`src/rtl/rs_sched_pkg.sv`:
```
// Shared types for the Reed-Solomon decode scheduler: outcome codes, FSM states
// and the bit layout of the 34-bit resolver result word.
`timescale 1ns/1ps
package rs_sched_pkg;

  typedef enum logic [1:0] {
    ST_CLEAN = 2'd0,
    ST_ONE   = 2'd1,
    ST_TWO   = 2'd2,
    ST_FAIL  = 2'd3
  } status_e;

  typedef enum logic [1:0] {S_IDLE, S_WAIT, S_HOLD, S_DRAIN} state_e;

  localparam int RES_W          = 34;
  localparam int RES_STATUS_LSB = 32;
  localparam int RES_RD_LSB     = 24;
  localparam int RES_RA_LSB     = 16;
  localparam int RES_RB_LSB     = 8;
  localparam int RES_RC_LSB     = 0;

  typedef struct packed {
    status_e    status;
    logic [7:0] loc0;
    logic [7:0] val0;
    logic [7:0] loc1;
    logic [7:0] val1;
  } cor_rec_t;

  // A single error reports its location/value in rd/ra; a double error puts
  // the first one in rb/rc and the second in rd/ra.
  function automatic cor_rec_t unpack_result(input logic [RES_W-1:0] res);
    cor_rec_t rec;
    rec = '0;
    rec.status = status_e'(res[RES_STATUS_LSB +: 2]);
    case (rec.status)
      ST_ONE: begin
        rec.loc0 = res[RES_RD_LSB +: 8];
        rec.val0 = res[RES_RA_LSB +: 8];
      end
      ST_TWO: begin
        rec.loc0 = res[RES_RB_LSB +: 8];
        rec.val0 = res[RES_RC_LSB +: 8];
        rec.loc1 = res[RES_RD_LSB +: 8];
        rec.val1 = res[RES_RA_LSB +: 8];
      end
      default: ;
    endcase
    return rec;
  endfunction

  function automatic logic [15:0] sat_inc(input logic [15:0] v);
    return (v == 16'hFFFF) ? v : v + 16'd1;
  endfunction

endpackage

```
`src/rtl/rs_syn_fifo.sv`:
```
// Syndrome-set FIFO: registered occupancy count, head word readable without a pop.
`timescale 1ns/1ps
module rs_syn_fifo #(
  parameter int W     = 40,
  parameter int DEPTH = 4
) (
  input  logic                   clk,
  input  logic                   reset,
  input  logic                   wr_en,
  input  logic [W-1:0]           wr_data,
  input  logic                   rd_en,
  output logic [W-1:0]           rd_data,
  output logic                   full,
  output logic                   empty,
  output logic [$clog2(DEPTH):0] count
);

  localparam int AW = $clog2(DEPTH);

  logic [W-1:0]  mem [DEPTH];
  logic [AW-1:0] wr_ptr;
  logic [AW-1:0] rd_ptr;

  always_ff @(posedge clk) begin
    if (wr_en) mem[wr_ptr] <= wr_data;
  end

  // Callers never write when full or read when empty, so no guards here.
  always_ff @(posedge clk or negedge reset) begin
    if (!reset) begin
      wr_ptr <= '0;
      rd_ptr <= '0;
      count  <= '0;
    end else begin
      if (wr_en) wr_ptr <= wr_ptr + 1'b1;
      if (rd_en) rd_ptr <= rd_ptr + 1'b1;
      case ({wr_en, rd_en})
        2'b10:   count <= count + 1'b1;
        2'b01:   count <= count - 1'b1;
        default: ;
      endcase
    end
  end

  assign rd_data = mem[rd_ptr];
  assign full    = (count == (AW+1)'(DEPTH));
  assign empty   = (count == '0);

endmodule

```
`src/rtl/rs_decode_scheduler.sv`:
```
// Queues syndrome sets, dispatches them one at a time to the two-error resolver
// and turns each result into a tagged correction record with outcome statistics.
`timescale 1ns/1ps
module rs_decode_scheduler
  import rs_sched_pkg::*;
#(
  parameter int DEPTH   = 4,
  parameter int TAGW    = 8,
  parameter int TIMEOUT = 63
) (
  input  logic             clk,
  input  logic             reset,
  input  logic             syn_valid,
  output logic             syn_ready,
  input  logic [7:0]       syn_s0,
  input  logic [7:0]       syn_s1,
  input  logic [7:0]       syn_s2,
  input  logic [7:0]       syn_s3,
  input  logic [TAGW-1:0]  syn_tag,
  output logic             rs_syn_ready,
  output logic [7:0]       rs_si0,
  output logic [7:0]       rs_si1,
  output logic [7:0]       rs_si2,
  output logic [7:0]       rs_si3,
  input  logic [RES_W-1:0] rs_results,
  input  logic             rs_done,
  output logic             cor_valid,
  input  logic             cor_ready,
  output logic [1:0]       cor_status,
  output logic [7:0]       cor_loc0,
  output logic [7:0]       cor_val0,
  output logic [7:0]       cor_loc1,
  output logic [7:0]       cor_val1,
  output logic [TAGW-1:0]  cor_tag,
  output logic             cor_timeout,
  input  logic             stat_clr,
  output logic [15:0]      cnt_clean,
  output logic [15:0]      cnt_corr,
  output logic [15:0]      cnt_fail
);

  localparam int EW = 32 + TAGW;
  localparam int TW = $clog2(TIMEOUT + 1);

  state_e                 state;
  logic [TW-1:0]          timer;
  logic [TAGW-1:0]        cur_tag;
  logic                   hold_to;
  cor_rec_t               cor_q;
  cor_rec_t               new_rec;
  logic                   fifo_full, fifo_empty;
  logic [$clog2(DEPTH):0] fifo_count;
  logic                   unused_count;
  logic [EW-1:0]          head;
  logic                   dispatch, timer_hit, wait_fin, wait_to, out_free, load, load_to;

  rs_syn_fifo #(.W(EW), .DEPTH(DEPTH)) u_fifo (
    .clk     (clk),
    .reset   (reset),
    .wr_en   (syn_valid && !fifo_full),
    .wr_data ({syn_tag, syn_s3, syn_s2, syn_s1, syn_s0}),
    .rd_en   (dispatch),
    .rd_data (head),
    .full    (fifo_full),
    .empty   (fifo_empty),
    .count   (fifo_count)
  );

  assign unused_count = ^fifo_count;
  assign syn_ready    = !fifo_full;

  // Dispatch is combinational so a set arriving at an idle scheduler reaches
  // the resolver in the very next cycle; the syndrome bus is zero otherwise.
  assign dispatch     = (state == S_IDLE) && !fifo_empty && rs_done;
  assign rs_syn_ready = dispatch;
  assign {rs_si3, rs_si2, rs_si1, rs_si0} = dispatch ? head[31:0] : 32'd0;

  assign timer_hit = (timer == TW'(TIMEOUT - 1));
  assign wait_fin  = (state == S_WAIT) && (rs_done || timer_hit);
  assign wait_to   = (state == S_WAIT) && !rs_done && timer_hit;
  assign out_free  = !cor_valid || cor_ready;
  assign load      = (wait_fin && out_free) || ((state == S_HOLD) && cor_ready);
  assign load_to   = (state == S_HOLD) ? hold_to : wait_to;

  always_comb begin
    new_rec = unpack_result(rs_results);
    if (load_to) begin
      new_rec        = '0;
      new_rec.status = ST_FAIL;
    end
  end

  // A record that cannot be handed over yet parks the FSM in HOLD; a timed-out
  // frame then still has to see the resolver go idle (DRAIN) before redispatch.
  always_ff @(posedge clk or negedge reset) begin
    if (!reset) begin
      state       <= S_IDLE;
      timer       <= '0;
      cur_tag     <= '0;
      hold_to     <= 1'b0;
      cor_q       <= '0;
      cor_valid   <= 1'b0;
      cor_tag     <= '0;
      cor_timeout <= 1'b0;
    end else begin
      if (cor_valid && cor_ready) cor_valid <= 1'b0;
      if (load) begin
        cor_valid   <= 1'b1;
        cor_q       <= new_rec;
        cor_tag     <= cur_tag;
        cor_timeout <= load_to;
      end
      case (state)
        S_IDLE: begin
          if (dispatch) begin
            cur_tag <= head[EW-1:32];
            timer   <= '0;
            state   <= S_WAIT;
          end
        end
        S_WAIT: begin
          if (wait_fin) begin
            hold_to <= wait_to;
            if (out_free) state <= wait_to ? S_DRAIN : S_IDLE;
            else          state <= S_HOLD;
          end else begin
            timer <= timer + 1'b1;
          end
        end
        S_HOLD: begin
          if (cor_ready) state <= hold_to ? S_DRAIN : S_IDLE;
        end
        S_DRAIN: begin
          if (rs_done) state <= S_IDLE;
        end
        default: state <= S_IDLE;
      endcase
    end
  end

  always_ff @(posedge clk or negedge reset) begin
    if (!reset) begin
      cnt_clean <= '0;
      cnt_corr  <= '0;
      cnt_fail  <= '0;
    end else if (stat_clr) begin
      cnt_clean <= '0;
      cnt_corr  <= '0;
      cnt_fail  <= '0;
    end else if (load) begin
      case (new_rec.status)
        ST_CLEAN:      cnt_clean <= sat_inc(cnt_clean);
        ST_ONE, ST_TWO: cnt_corr <= sat_inc(cnt_corr);
        default:       cnt_fail  <= sat_inc(cnt_fail);
      endcase
    end
  end

  assign cor_status = cor_q.status;
  assign cor_loc0   = cor_q.loc0;
  assign cor_val0   = cor_q.val0;
  assign cor_loc1   = cor_q.loc1;
  assign cor_val1   = cor_q.val1;

endmodule

```
===== config.mk =====
export PLATFORM = sky130hd
export DESIGN_NAME = skolem_sweep_ctrl
export DESIGN_NICKNAME = d
export VERILOG_FILES = /design/src/rtl/skolem_sweep_ctrl.sv
export SDC_FILE = /design/constraint.sdc
export NUM_CORES = 1
export LEC_CHECK = 0
export CORE_AREA = 4 4 78 80
export CTS_CLUSTER_DIAMETER = 120
export DETAILED_ROUTE_END_ITERATION = 10
export DIE_AREA = 0 0 82 84
export HOLD_SLACK_MARGIN = 0.03
export PLACE_DENSITY_LB_ADDON = 0.2
export SETUP_SLACK_MARGIN = 0.4
export SYNTH_ARGS = -nofsm -noshare
export SYNTH_HDL_FRONTEND = slang
export SYNTH_SLANG_ARGS = --single-unit

===== constraint.sdc =====
create_clock -name clk -period 3.1 [get_ports clk]
set_input_delay 0.93 -clock clk [delete_from_list [all_inputs] [get_ports clk]]
set_output_delay 0.93 -clock clk [all_outputs]
set_load 0.1 [all_outputs]
$ cat config.mk
export PLATFORM = sky130hd
export DESIGN_NAME = sobel_edge_filter
export DESIGN_NICKNAME = d
export VERILOG_FILES = /design/src/rtl/sobel_edge_filter.sv
export SDC_FILE = /design/constraint.sdc
export NUM_CORES = 1
export LEC_CHECK = 0
export ABC_AREA = 1
export CAP_MARGIN = 5
export CORE_ASPECT_RATIO = 0.8
export CORE_MARGIN = 2
export CORE_UTILIZATION = 40
export CTS_CLUSTER_DIAMETER = 200
export DETAILED_ROUTE_END_ITERATION = 12
export PLACE_DENSITY_LB_ADDON = 0.1
export SETUP_SLACK_MARGIN = 0.1
export SLEW_MARGIN = 15
export SYNTH_ARGS = -nofsm -noshare
export SYNTH_HDL_FRONTEND = slang
export SYNTH_SLANG_ARGS = --single-unit
$ cat constraint.sdc
create_clock -name clk_75 -period 10.15 [get_ports clk_75]
set_clock_uncertainty 0.2 [all_clocks]
set_input_delay 3.045 -clock clk_75 [delete_from_list [all_inputs] [get_ports clk_75]]
set_output_delay 3.045 -clock clk_75 [all_outputs]
set_load 0.005 [all_outputs]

____

• Task objective: Within the material above, show every line that includes "record".

• Task result:
// and turns each result into a tagged correction record with outcome statistics.
  // A record that cannot be handed over yet parks the FSM in HOLD; a timed-out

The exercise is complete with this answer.